Exercise directions - Exactly as they appear, copy the lines of the listing from the one containing "export IMPL_max_stage_delay_ns=0.53" through the final line, both included, and nothing else.

[Start of section]

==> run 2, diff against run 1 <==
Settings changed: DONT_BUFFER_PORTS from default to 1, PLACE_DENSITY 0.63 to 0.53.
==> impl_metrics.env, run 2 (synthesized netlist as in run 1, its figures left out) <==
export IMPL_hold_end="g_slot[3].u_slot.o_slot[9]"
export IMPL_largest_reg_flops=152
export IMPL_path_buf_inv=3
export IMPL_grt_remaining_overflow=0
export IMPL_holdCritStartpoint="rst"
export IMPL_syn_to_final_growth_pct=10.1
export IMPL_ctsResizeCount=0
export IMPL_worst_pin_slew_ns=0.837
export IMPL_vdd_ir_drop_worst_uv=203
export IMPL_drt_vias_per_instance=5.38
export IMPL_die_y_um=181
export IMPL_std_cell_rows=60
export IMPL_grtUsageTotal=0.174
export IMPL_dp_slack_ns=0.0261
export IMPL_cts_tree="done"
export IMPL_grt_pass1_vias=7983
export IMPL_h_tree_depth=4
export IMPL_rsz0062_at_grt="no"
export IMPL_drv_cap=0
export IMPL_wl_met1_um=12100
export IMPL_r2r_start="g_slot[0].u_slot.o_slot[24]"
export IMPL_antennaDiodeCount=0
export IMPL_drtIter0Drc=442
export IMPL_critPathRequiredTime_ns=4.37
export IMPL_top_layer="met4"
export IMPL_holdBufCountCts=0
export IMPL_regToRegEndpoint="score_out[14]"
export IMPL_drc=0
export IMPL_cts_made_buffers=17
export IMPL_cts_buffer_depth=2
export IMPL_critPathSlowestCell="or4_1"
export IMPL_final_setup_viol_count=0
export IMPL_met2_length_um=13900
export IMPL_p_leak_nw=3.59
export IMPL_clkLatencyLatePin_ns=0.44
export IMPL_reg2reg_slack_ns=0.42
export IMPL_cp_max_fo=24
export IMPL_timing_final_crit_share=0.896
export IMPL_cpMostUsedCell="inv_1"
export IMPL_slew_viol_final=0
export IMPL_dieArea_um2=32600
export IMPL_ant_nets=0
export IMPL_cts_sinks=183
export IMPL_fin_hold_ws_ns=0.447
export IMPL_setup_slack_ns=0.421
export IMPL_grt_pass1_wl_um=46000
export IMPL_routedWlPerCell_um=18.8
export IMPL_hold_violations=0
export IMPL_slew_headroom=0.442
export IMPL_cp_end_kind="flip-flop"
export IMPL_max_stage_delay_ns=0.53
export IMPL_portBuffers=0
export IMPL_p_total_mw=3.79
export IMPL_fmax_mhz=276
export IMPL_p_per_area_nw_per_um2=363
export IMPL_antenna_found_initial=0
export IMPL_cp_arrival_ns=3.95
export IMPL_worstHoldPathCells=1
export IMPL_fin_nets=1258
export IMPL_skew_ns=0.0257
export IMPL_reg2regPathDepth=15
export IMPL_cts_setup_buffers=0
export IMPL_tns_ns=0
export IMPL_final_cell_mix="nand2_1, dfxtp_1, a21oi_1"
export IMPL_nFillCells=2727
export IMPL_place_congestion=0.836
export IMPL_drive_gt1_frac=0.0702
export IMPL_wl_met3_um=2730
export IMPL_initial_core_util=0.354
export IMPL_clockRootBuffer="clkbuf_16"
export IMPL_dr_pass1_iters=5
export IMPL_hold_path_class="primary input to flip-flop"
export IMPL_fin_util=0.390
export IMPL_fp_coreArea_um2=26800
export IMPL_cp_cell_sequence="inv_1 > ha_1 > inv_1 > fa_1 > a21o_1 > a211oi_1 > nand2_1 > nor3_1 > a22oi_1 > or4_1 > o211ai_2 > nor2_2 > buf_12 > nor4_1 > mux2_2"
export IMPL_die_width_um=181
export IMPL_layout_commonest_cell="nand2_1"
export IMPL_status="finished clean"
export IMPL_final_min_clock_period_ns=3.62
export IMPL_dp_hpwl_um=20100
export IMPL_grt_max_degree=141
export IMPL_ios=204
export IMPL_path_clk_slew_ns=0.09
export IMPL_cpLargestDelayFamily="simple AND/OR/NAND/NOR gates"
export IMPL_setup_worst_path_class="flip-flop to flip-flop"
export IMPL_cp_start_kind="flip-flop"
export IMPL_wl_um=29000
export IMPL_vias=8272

[End of section]

Answer to this problem -
export IMPL_max_stage_delay_ns=0.53
export IMPL_portBuffers=0
export IMPL_p_total_mw=3.79
export IMPL_fmax_mhz=276
export IMPL_p_per_area_nw_per_um2=363
export IMPL_antenna_found_initial=0
export IMPL_cp_arrival_ns=3.95
export IMPL_worstHoldPathCells=1
export IMPL_fin_nets=1258
export IMPL_skew_ns=0.0257
export IMPL_reg2regPathDepth=15
export IMPL_cts_setup_buffers=0
export IMPL_tns_ns=0
export IMPL_final_cell_mix="nand2_1, dfxtp_1, a21oi_1"
export IMPL_nFillCells=2727
export IMPL_place_congestion=0.836
export IMPL_drive_gt1_frac=0.0702
export IMPL_wl_met3_um=2730
export IMPL_initial_core_util=0.354
export IMPL_clockRootBuffer="clkbuf_16"
export IMPL_dr_pass1_iters=5
export IMPL_hold_path_class="primary input to flip-flop"
export IMPL_fin_util=0.390
export IMPL_fp_coreArea_um2=26800
export IMPL_cp_cell_sequence="inv_1 > ha_1 > inv_1 > fa_1 > a21o_1 > a211oi_1 > nand2_1 > nor3_1 > a22oi_1 > or4_1 > o211ai_2 > nor2_2 > buf_12 > nor4_1 > mux2_2"
export IMPL_die_width_um=181
export IMPL_layout_commonest_cell="nand2_1"
export IMPL_status="finished clean"
export IMPL_final_min_clock_period_ns=3.62
export IMPL_dp_hpwl_um=20100
export IMPL_grt_max_degree=141
export IMPL_ios=204
export IMPL_path_clk_slew_ns=0.09
export IMPL_cpLargestDelayFamily="simple AND/OR/NAND/NOR gates"
export IMPL_setup_worst_path_class="flip-flop to flip-flop"
export IMPL_cp_start_kind="flip-flop"
export IMPL_wl_um=29000
export IMPL_vias=8272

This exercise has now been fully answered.